EXERCISE:
Working from the records below, repeat exactly the lines starting at the line that contains "at 23500 µm" and ending at the line that contains "route at 5453", inclusive.

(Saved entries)
Start of Block

## src/ipsf_pkg.sv

```systemverilog
// ----------------------------------------------------------------------------
// ipsf_pkg
// Shared constants and types for the interrupt picker with start-of-frame
// filter.
// ----------------------------------------------------------------------------
package ipsf_pkg;

  localparam int unsigned GPU_IRQ_COUNT   = 64;
  localparam int unsigned GPU_IRQ_OFFSET  = 8;
  localparam int unsigned USB_IRQ         = 17;
  localparam int unsigned TIMER_IRQ       = 0;
  localparam int unsigned SOF_PASS_PERIOD = 160;

  localparam int unsigned GPU_W   = 64;
  localparam int unsigned IDX_W   = 6;
  localparam int unsigned IRQ_W   = 7;
  localparam int unsigned FRAME_W = 14;
  localparam int unsigned CNT_W   = 8;

  localparam int unsigned FRAME_MAX  = 16'h3fff;
  localparam int unsigned FRAME_HALF = FRAME_MAX / 2;

  localparam int unsigned IN_DATA_W  = 96;
  localparam int unsigned OUT_DATA_W = 16;

  typedef struct packed {
    logic               timer_pending;
    logic [GPU_W-1:0]   gpu_pending;
    logic               sof_pending;
    logic               target_valid;
    logic               kick_flag;
    logic [FRAME_W-1:0] cur_frame;
    logic [FRAME_W-1:0] target_frame;
  } snap_t;

  typedef struct packed {
    logic             irq_taken;
    logic [IRQ_W-1:0] irq_number;
    logic             sof_ack;
    logic             cnt_upd;
    logic [CNT_W-1:0] cnt_nxt;
  } pick_t;

endpackage

```

## src/ipsf_pick.sv

```systemverilog
// ----------------------------------------------------------------------------
// ipsf_pick
// Fixed-priority irq selection and start-of-frame filter decision for one
// snapshot, given the current start-of-frame counter.
// ----------------------------------------------------------------------------
module ipsf_pick #(
  parameter int unsigned GPU_IRQ_COUNT   = ipsf_pkg::GPU_IRQ_COUNT,
  parameter int unsigned GPU_IRQ_OFFSET  = ipsf_pkg::GPU_IRQ_OFFSET,
  parameter int unsigned USB_IRQ         = ipsf_pkg::USB_IRQ,
  parameter int unsigned TIMER_IRQ       = ipsf_pkg::TIMER_IRQ,
  parameter int unsigned SOF_PASS_PERIOD = ipsf_pkg::SOF_PASS_PERIOD
) (
  input  ipsf_pkg::snap_t              snap,
  input  logic [ipsf_pkg::CNT_W-1:0]   sof_cnt,
  output ipsf_pkg::pick_t              pick
);
  import ipsf_pkg::*;

  logic               found;
  logic [IDX_W-1:0]   idx;
  logic [IRQ_W-1:0]   irq;
  logic               is_usb;
  logic [CNT_W-1:0]   cnt_inc;
  logic               period_hit;
  logic [FRAME_W-1:0] diff_th;
  logic [FRAME_W-1:0] diff_ht;
  logic               reached;
  logic               swallow;
  logic               filter_run;

  // lowest set bit among the first GPU_IRQ_COUNT bits
  always_comb begin
    found = 1'b0;
    idx   = '0;
    for (int i = GPU_W - 1; i >= 0; i--) begin
      if (i < GPU_IRQ_COUNT && snap.gpu_pending[i]) begin
        found = 1'b1;
        idx   = IDX_W'(i);
      end
    end
  end

  assign irq    = IRQ_W'(GPU_IRQ_OFFSET) + {1'b0, idx};
  assign is_usb = found && (irq == IRQ_W'(USB_IRQ));

  // wrap-aware frame compare
  assign diff_th = snap.target_frame - snap.cur_frame;
  assign diff_ht = snap.cur_frame - snap.target_frame;
  assign reached = (snap.cur_frame < snap.target_frame) ?
                   (diff_th >= FRAME_W'(FRAME_HALF)) :
                   (diff_ht <  FRAME_W'(FRAME_HALF));

  assign filter_run = !snap.timer_pending && is_usb && snap.sof_pending;
  assign cnt_inc    = sof_cnt + CNT_W'(1);
  assign period_hit = (cnt_inc == CNT_W'(SOF_PASS_PERIOD));
  assign swallow    = filter_run && !period_hit && snap.target_valid &&
                      !snap.kick_flag && !reached;

  always_comb begin
    pick.cnt_upd = filter_run;
    pick.cnt_nxt = period_hit ? '0 : cnt_inc;
    pick.sof_ack = swallow;
    if (snap.timer_pending) begin
      pick.irq_taken  = 1'b1;
      pick.irq_number = IRQ_W'(TIMER_IRQ);
    end else if (found && !swallow) begin
      pick.irq_taken  = 1'b1;
      pick.irq_number = irq;
    end else begin
      pick.irq_taken  = 1'b0;
      pick.irq_number = '0;
    end
  end

endmodule

```

## src/irq_pick_with_sof_filter.sv

```systemverilog
// ----------------------------------------------------------------------------
// irq_pick_with_sof_filter
// Picks the delivered interrupt from a pending snapshot (timer first, then
// lowest GPU bit) and swallows USB start-of-frame interrupts per the filter.
//
//   channel | dir | data                                   | handshake
//   in_     | in  | in_tdata   96 bits, one snapshot       | in_tvalid/in_tready
//   out_    | out | out_tdata  16 bits, one pick result    | out_tvalid/out_tready
//
// one request per cycle sustained while out_tready keeps the result moving; out_tvalid
// rises once the request has passed the input register, then the result register after the pick logic
// the start-of-frame counter updates when a request moves into the result
// register; reset clears it and both valid flags
// a stalled result holds; the input register still takes a request while
// it is empty or the result register is free or being drained
// ----------------------------------------------------------------------------
module irq_pick_with_sof_filter #(
  parameter int unsigned GPU_IRQ_COUNT   = ipsf_pkg::GPU_IRQ_COUNT,
  parameter int unsigned GPU_IRQ_OFFSET  = ipsf_pkg::GPU_IRQ_OFFSET,
  parameter int unsigned USB_IRQ         = ipsf_pkg::USB_IRQ,
  parameter int unsigned TIMER_IRQ       = ipsf_pkg::TIMER_IRQ,
  parameter int unsigned SOF_PASS_PERIOD = ipsf_pkg::SOF_PASS_PERIOD
) (
  input  logic                               clk,
  input  logic                               rst_n,
  input  logic                               in_tvalid,
  output logic                               in_tready,
  // timer_pending[0], gpu_pending_low[32:1], gpu_pending_high[64:33],
  // sof_pending[65], target_valid[66], kick_flag[67], cur_frame[81:68],
  // target_frame[95:82]
  input  logic [ipsf_pkg::IN_DATA_W-1:0]     in_tdata,
  output logic                               out_tvalid,
  input  logic                               out_tready,
  // irq_taken[0], irq_number[7:1], sof_ack[8], zero[15:9]
  output logic [ipsf_pkg::OUT_DATA_W-1:0]    out_tdata
);
  import ipsf_pkg::*;

  snap_t            snap_r;
  snap_t            snap_nxt;
  logic             s1_valid_r;
  logic             out_valid_r;
  pick_t            pick;
  logic             res_taken_r;
  logic [IRQ_W-1:0] res_number_r;
  logic             res_ack_r;
  logic [CNT_W-1:0] sof_cnt_r;
  logic             advance;
  logic             load;

  assign advance   = !out_valid_r || out_tready;
  assign in_tready = !s1_valid_r || advance;
  assign load      = in_tvalid && in_tready;

  always_comb begin
    snap_nxt.timer_pending = in_tdata[0];
    snap_nxt.gpu_pending   = in_tdata[64:1];
    snap_nxt.sof_pending   = in_tdata[65];
    snap_nxt.target_valid  = in_tdata[66];
    snap_nxt.kick_flag     = in_tdata[67];
    snap_nxt.cur_frame     = in_tdata[81:68];
    snap_nxt.target_frame  = in_tdata[95:82];
  end

  ipsf_pick #(
    .GPU_IRQ_COUNT   (GPU_IRQ_COUNT),
    .GPU_IRQ_OFFSET  (GPU_IRQ_OFFSET),
    .USB_IRQ         (USB_IRQ),
    .TIMER_IRQ       (TIMER_IRQ),
    .SOF_PASS_PERIOD (SOF_PASS_PERIOD)
  ) u_pick (
    .snap    (snap_r),
    .sof_cnt (sof_cnt_r),
    .pick    (pick)
  );

  always_ff @(posedge clk) begin
    if (!rst_n) begin
      s1_valid_r  <= 1'b0;
      out_valid_r <= 1'b0;
      sof_cnt_r   <= '0;
    end else begin
      if (in_tready) begin
        s1_valid_r <= in_tvalid;
      end
      if (advance) begin
        out_valid_r <= s1_valid_r;
        if (s1_valid_r && pick.cnt_upd) begin
          sof_cnt_r <= pick.cnt_nxt;
        end
      end
    end
  end

  always_ff @(posedge clk) begin
    if (load) begin
      snap_r <= snap_nxt;
    end
    if (advance && s1_valid_r) begin
      res_taken_r  <= pick.irq_taken;
      res_number_r <= pick.irq_number;
      res_ack_r    <= pick.sof_ack;
    end
  end

  assign out_tvalid = out_valid_r;
  assign out_tdata  = {7'd0, res_ack_r, res_number_r, res_taken_r};

endmodule

```

## config.mk

```make
export PLATFORM = sky130hd
export DESIGN_NAME = irq_pick_with_sof_filter
export DESIGN_NICKNAME = d
export VERILOG_FILES = /design/src/ipsf_pkg.sv /design/src/ipsf_pick.sv /design/src/irq_pick_with_sof_filter.sv
export SDC_FILE = /design/constraint.sdc
export NUM_CORES = 1
export LEC_CHECK = 0
export ABC_AREA = 1
export BUFFER_PORTS_ARGS = -buffer_cell sky130_fd_sc_hd__buf_2
export CORE_MARGIN = 2
export CORE_UTILIZATION = 51
export CTS_CLUSTER_SIZE = 16
export DETAILED_ROUTE_END_ITERATION = 12
export GPL_ROUTABILITY_DRIVEN = 0
export HOLD_SLACK_MARGIN = 0.06
export PLACE_DENSITY = 0.74
export RECOVER_POWER = 100
export SYNTH_ARGS = -nofsm -noshare
export SYNTH_HDL_FRONTEND = slang
export SYNTH_HIERARCHICAL = 1
export SYNTH_SLANG_ARGS = --single-unit
```

## constraint.sdc

```tcl
create_clock -name clk -period 3.95 [get_ports clk]
set_input_delay 0.1975 -clock clk [delete_from_list [all_inputs] [get_ports clk]]
set_output_delay 0.1975 -clock clk [all_outputs]
set_load 0.01 [all_outputs]
```

==> results.md, run 1 <==
* Status: complete, but fails checks
* Failing checks: setup timing
* Drt via density at around 4.9
* Simple-gate share of the synthesized area at 0.184
* Delay-heaviest family, CP: simple AND/OR/NAND/NOR gates
* Maximum vdd drop at between 0.0004 and 0.0005 V
* Startpoint Class: flip-flop
* Critical Path AT at about 4700 ps
* RR Startpoint: snap_r[92]
* Synth Area in XOR/XNOR at 0.0253
* Clk slew on worst S/H paths at approximately 50 ps
* Die width at 115 µm
* Mux contribution to synthesized area at 0
* Levels on crit path at 68
* CP Class: flip-flop to flip-flop
* Clk sink count at between 100 and 150
* TritonRoute pass-1 iters at 5
* Crit path top cell by count: nand2_1
* Placement Rows at 40
* Buf/Inv on CP at 2
* Ys Warns at 6
* Pwr Density at ~400 nW/µm²
* Iter 0 DRT Violations at 244
* First-pass GRT wire length at 23500 µm
* Worst setup EP type: flip-flop
* Compound-Gate Fraction of Synth Area at 0.0776
* Top_reg_cell synth: edfxtp_1
* Global-route usage over all layers at 0.233
* Most common cell after layout, fill and taps aside: nand2_1
* Slew Limit Headroom at 0.512
* Final #Nets at 1025
* Endpoints failing setup at 14
* Crit path launch: snap_r[92]
* Crit-path max FO at 8
* Layout cells sized above 1 at 0.185
* Routed vias at between 5k and 6k
* CTS buffer count at 17
* Worst-Margin Slew at 729 ps
* LEAKAGE at roughly 4 nW
* Clock latency on the worst-skew pair at ~410 ps
* Root Driver: clkbuf_16
* Starting Density at 0.522
* I/O Pins at 118
* Max Root-Sink Buffers at 2
* Max-cap violation count at 0
* Yosys reg bits at between 100 and 150
* F_max at approximately 0.23 GHz
* HPWL after detailed placement at a little under 9000 µm
* CTS tree: built
* Sequential area share after synthesis at 0.537
* Commonest cells after routing, fill and taps aside: 145 x nand2_1, 135 x inv_1, 105 x edfxtp_1, 100 x buf_2, 97 x dlygate4sd3_1
* Wire length per cell at approximately 14 µm
* Yosys cell types at 43
* Worst Skew at 7.54 ps
* Layout area overhead at 35.9%
* Crit path max-delay cell type: edfxtp_1
* Pin count of the biggest net entering global routing at between 50 and 60
* Tmin final at about 4400 ps
* Final setup TNS at -5010 ps
* Final Hold Vio Count at 0
* Die Ht at 115 µm
* Asr flop ratio synth at 0
* Max Slew Vio Count at 0
* Hold_sp: rst_n
* Vias in the first global route at 5453
* Setup crit end: sof_cnt_r[6]
* Reg-to-Reg End: sof_cnt_r[6]
* Residual DRC at 0
* Pwr Total at between 3 and 4 mW
* Routed Antenna Nets at 0
* RSZ-0062 raised after global routing: yes
* H-tree depth at 4
* GR Overflow Total at 0
* FF-to-FF setup slack at -400 ps
* Final worst slack at -401 ps
* Syn_area_per_cell at 9.22 µm²
* Mapped Area at just over 6000 µm²
* IO Port Bufs at 110
* CP required at roughly 4300 ps
* Initial antenna violation count at 1
* CORE AREA at ~12000 µm²
* Post-synth EDFFs at roughly 110
* Hold path depth at 3
* Final period util at 1.10
* Final WL at between 10000 and 15000 µm
* Hold Crit Class: primary input to flip-flop
* Die ar. at around 13000 µm²
* Main combinational cell family by area after synthesis: simple AND/OR/NAND/NOR gates
* Slowest stage delay, CP at 410 ps
* Synth Instances at 677
* Depth of the most critical reg-to-reg path at about 70
* Synth Area in Adders at 0.0646
sequential cells by signal (all words and copies together) (netlist names):
signal / cells
res_taken_r: 1
s1_valid_r: 1
res_number_r: 7
snap_r: 96
out_tvalid: 1
sof_cnt_r: 8
res_ack_r: 1
through the flow:
stage                     area, µm²  worst slack, ps  hold slack [ps]  utilization  std cells
after detailed placement       6880            -92.5              376        0.575        921
after floorplan                6260              142              296            -        683
final                          8480             -401              114        0.709       1055
after global routing           8480            -1080              102        0.709       1055
after global placement         6880           -0.954              374        0.575        921
after CTS                      8460            -91.6             90.0        0.707       1052
power breakdown:
group          leakage, nW  switching [mW]  internal, mW
combinational         2.56           0.231         0.204
sequential            1.11          0.0337          1.40
clock                0.279           0.565         0.934
total                 3.95           0.829          2.54
layout make-up:
class	count	area [µm²]
Clock inverter	14	154
Timing Repair inverter	1	8.76
Antenna cell	1	2.50
Fill cell	814	3480
Clock buffer	18	429
Multi-Input combinational cell	406	2250
Tap cell	147	184
Sequential cell	115	3350
Inverter	140	532
Timing Repair Buffer	213	1570
cells by family after synthesis:
family,Yosys count
adder cells (fa/ha/maj),31
other,1
flip-flops,115
buffers and inverters,162
XOR/XNOR,18
AO/OA/AOI/OAI,77
AND/OR/NAND/NOR,273
how the worst min path moves through the flow:
stage	end	slack, ps
3_5_place_dp	snap_r[43]	380
3_3_place_gp	snap_r[51]	370
2_1_floorplan	snap_r[0]	300
6_report	sof_cnt_r[7]	110
5_1_grt	sof_cnt_r[7]	100
4_1_cts	sof_cnt_r[4]	90
Yosys cell counts (2+ instances only):
| cell type | count | share of area |
|---|---|---|
| a31oi_1 | 2 | 0.0020 |
| fa_1 | 2 | 0.0064 |
| nor3b_1 | 2 | 0.0024 |
| inv_2 | 3 | 0.0018 |
| dfxtp_1 | 10 | 0.032 |
| nand2_2 | 4 | 0.0040 |
| edfxtp_1 | 105 | 0.51 |
| o2111ai_1 | 2 | 0.0028 |
| a221oi_1 | 3 | 0.0042 |
| nand2_1 | 148 | 0.089 |
| o31ai_1 | 2 | 0.0024 |
| xnor2_1 | 7 | 0.0098 |
| nor2_1 | 70 | 0.042 |
| nor2_2 | 2 | 0.0020 |
| clkbuf_1 | 8 | 0.0048 |
| nand4_1 | 4 | 0.0040 |
| ha_1 | 29 | 0.058 |
| nor3_1 | 4 | 0.0032 |
| a21oi_2 | 8 | 0.011 |
| nor4_1 | 8 | 0.0080 |
| a21oi_1 | 28 | 0.022 |
| a211oi_1 | 5 | 0.0060 |
| nand3_2 | 2 | 0.0032 |
| nand3_1 | 24 | 0.019 |
| xor2_1 | 11 | 0.015 |
| o21ai_0 | 19 | 0.015 |
| inv_1 | 136 | 0.082 |
| buf_4 | 11 | 0.013 |
| a221o_1 | 3 | 0.0048 |
| or2_2 | 2 | 0.0020 |
routing by layer:
metal | wire (µm) | GRT usage | vias to the layer above
met2 | 8070 | 0.436 | 138
met5 | 0 | 0 | -
met1 | 5560 | 0.234 | 2426
met3 | 629 | 0.0752 | 25
met4 | 313 | 0.101 | 0
li1 | - | - | 2613
tightest hold or removal path, stage by stage:
cell and delay (ps):
buf_2 170, nand2_1 80, nor2_1 30
timing repair:
action                                  in CTS  in global routing
hold buffers                                97                  0
setup buffers                                1                  2
endpoints found under the setup margin       8                 14
pin swaps                                    2                  2
cloned                                       1                  0
resized for setup                            4                  4
hold endpoints to repair                    97                  0
(Power assumes the default switching activity.)
==> run 2: changes to the inputs <==
Settings changed: CORE_MARGIN 2 to 10.
==> run 2 against run 1 <==
The run ends with capacitance limit, slew limit, setup timing left. Count of clock-buffer cells in the layout did not move. Sequential share of layout area rose by 0.13 points. Critical path depth did not move. Sequential power barely moved. Clock skew rose by 4.3 ps. Largest power group unchanged. Highest routed layer unchanged.
==> results.md, run 2 (same netlist as run 1, synthesis figures left out) <==
* Worst hold margin at about 130 ps
* Layout Cells excl Fill at approximately 1.1k
* Critical Path AT at about 4700 ps
* Final worst slack at -430 ps
* Finished Cell Area at roughly 8500 µm²
* Vias in the first global route at 5613
* Max Root-Sink Buffers at 2
* Commonest cells after routing, fill and taps aside: 146 x nand2_1, 135 x inv_1, 105 x edfxtp_1, 97 x dlygate4sd3_1, 87 x buf_2
* Depth of the most critical reg-to-reg path at 68
* Worst Skew at ~12 ps
* Startpoint Class: flip-flop
* F_max at ~0.23 GHz
* LEAKAGE at about 3.9 nW
* Levels on crit path at 68
* Highest metal used: met4
* Final Core Density at 0.704
* Residual DRC at 0
* Die Ht at between 100 and 150 µm
* Delay-heaviest family, CP: simple AND/OR/NAND/NOR gates
* RSZ-0062 raised after global routing: yes
* Final Hold Vio Count at 0
* Leading registers by flop count: snap_r: 96 flops, sof_cnt_r: 8 flops, res_number_r: 7 flops
* WL met3 at 948 µm
* Placement Rows at 40
* Final WL at roughly 16000 µm
* Drt via density at roughly 5.0
* Pin count of the biggest net entering global routing at 55
* RR Startpoint: snap_r[92]
* Global-route usage over all layers at 0.197
* Die width at approximately 130 µm
* HPWL after detailed placement at 9800 µm
* Root Driver: clkbuf_16
* Worst-Margin Slew at 2030 ps
* IO Port Bufs at 110
* Slowest stage delay, CP at around 400 ps
* Placed Area at slightly below 7000 µm²
* Starting Density at 0.519
* Clk sink count at around 120
* Worst setup EP type: flip-flop
* Crit path top cell by count: nand2_1
* Status: complete, but fails checks
* Slew Limit Headroom at -0.358
* Setup crit end: sof_cnt_r[5]
* Crit path launch: snap_r[92]
* Dpl cells at 921
* Crit path max-delay cell type: edfxtp_1
* Initial antenna violation count at 1
* Reg-to-Reg End: sof_cnt_r[5]
* Pwr Density at 400 nW/µm²
* I/O Pins at 118
* Failing checks: capacitance limit, slew limit, setup timing
* CTS buffer count at 17
* Maximum vdd drop at roughly 0.00031 V
* H-tree depth at 4
* CP required at approximately 4300 ps
* GR Overflow Total at 0
* DRT met1 WL at about 5800 µm
* Die ar. at 17100 µm²
* Routed vias at roughly 5.3k
* Max-cap violation count at 1
* Routed Antenna Nets at 0
* FF-to-FF setup slack at -430 ps
* DR WL met2 at about 8800 µm
* Hold Crit Class: primary input to flip-flop
* Layout cells sized above 1 at 0.171
* Clock latency on the worst-skew pair at ~420 ps
* Wire length per cell at approximately 15 µm
* Endpoints failing setup at 14
* CTS tree: built
* Final #Nets at around 1.0k
* Buf/Inv on CP at 2
* Most common cell after layout, fill and taps aside: nand2_1
* CP Class: flip-flop to flip-flop
* Max reg flops at 96
* Placement Setup Slack at -76.6 ps
* TritonRoute pass-1 iters at 5
* Top reg by flops: snap_r
* Max Slew Vio Count at 44
* Iter 0 DRT Violations at about 310
* Crit-path max FO at 8
* First-pass GRT wire length at between 20000 and 30000 µm
* Clk slew on worst S/H paths at around 50 ps
* CORE AREA at ~12000 µm²
* Final period util at 1.11
* Tmin final at roughly 4400 ps
* Layout area overhead at 35.4%
## run 2: worst min path at each step
stage	start	endpoint	slack [ps]	cells past startpoint
finish	rst_n	sof_cnt_r[7]	130	3
global route	rst_n	sof_cnt_r[4]	120	3
CTS	rst_n	sof_cnt_r[0]	100	3
detailed placement	in_tdata[32]	snap_r[62]	380	1
global placement	in_tdata[23]	snap_r[53]	370	1
floorplan	in_tdata[82]	snap_r[0]	300	0
## run 2: layout make-up
class                           count  area (µm²)
Timing Repair Buffer              212        1540
Timing Repair inverter              1        8.76
Tap cell                          147         184
Clock inverter                     14         154
Multi-Input combinational cell    406        2250
Sequential cell                   115        3350
Clock buffer                       18         429
Inverter                          140         532
Fill cell                         861        3560
Antenna cell                        1        2.50
## run 2: worst min-delay path, stage by stage
cell	delay (ps)
buf_2	180
nand2_1	90
nor2_1	30
## run 2: per-stage QoR
step | setup TNS [ps] | total power [mW]
2_1_floorplan | 0 | 1.69
3_3_place_gp | -52.6 | 1.79
3_5_place_dp | -518 | 1.80
4_1_cts | -693 | 3.39
5_1_grt | -14340 | 3.51
6_report | -5400 | 3.38
## run 2: metal layers
metal / GRT usage / up-vias
met5: 0 / -
met4: 0.0778 / 0
met3: 0.0633 / 29
met2: 0.376 / 152
met1: 0.192 / 2474
li1: - / 2616
## run 2: power by group
| group | internal, mW | switching (mW) | total [mW] |
|---|---|---|---|
| Combinational | 0.202 | 0.232 | 0.434 |
| Clock | 0.935 | 0.572 | 1.51 |
| Sequential | 1.40 | 0.0344 | 1.44 |
## run 2: what timing repair did
item / in CTS / in global routing
setup buffers: 1 / 1
cloned: 1 / 0
hold endpoints to repair: 97 / 0
setup endpoints to repair: 10 / 14
gates resized for setup: 6 / 3
hold buffers: 97 / 0
pin swaps: 6 / 3
==> run 3: changes to the inputs <==
Settings changed: PLACE_DENSITY 0.74 to 0.75.
==> run 3 against run 2 <==
The flow finishes with violations (setup timing). Core utilization about the same. Setup slack better by 180 ps. Power down 0.11%. Combinational power up 1%. Wire length up 1.0%. Cell count about the same. Critical endpoint is now res_number_r[5]. Largest cell class unchanged.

End of Block

EXERCISE SOLUTION:
* First-pass GRT wire length at 23500 µm
* Worst setup EP type: flip-flop
* Compound-Gate Fraction of Synth Area at 0.0776
* Top_reg_cell synth: edfxtp_1
* Global-route usage over all layers at 0.233
* Most common cell after layout, fill and taps aside: nand2_1
* Slew Limit Headroom at 0.512
* Final #Nets at 1025
* Endpoints failing setup at 14
* Crit path launch: snap_r[92]
* Crit-path max FO at 8
* Layout cells sized above 1 at 0.185
* Routed vias at between 5k and 6k
* CTS buffer count at 17
* Worst-Margin Slew at 729 ps
* LEAKAGE at roughly 4 nW
* Clock latency on the worst-skew pair at ~410 ps
* Root Driver: clkbuf_16
* Starting Density at 0.522
* I/O Pins at 118
* Max Root-Sink Buffers at 2
* Max-cap violation count at 0
* Yosys reg bits at between 100 and 150
* F_max at approximately 0.23 GHz
* HPWL after detailed placement at a little under 9000 µm
* CTS tree: built
* Sequential area share after synthesis at 0.537
* Commonest cells after routing, fill and taps aside: 145 x nand2_1, 135 x inv_1, 105 x edfxtp_1, 100 x buf_2, 97 x dlygate4sd3_1
* Wire length per cell at approximately 14 µm
* Yosys cell types at 43
* Worst Skew at 7.54 ps
* Layout area overhead at 35.9%
* Crit path max-delay cell type: edfxtp_1
* Pin count of the biggest net entering global routing at between 50 and 60
* Tmin final at about 4400 ps
* Final setup TNS at -5010 ps
* Final Hold Vio Count at 0
* Die Ht at 115 µm
* Asr flop ratio synth at 0
* Max Slew Vio Count at 0
* Hold_sp: rst_n
* Vias in the first global route at 5453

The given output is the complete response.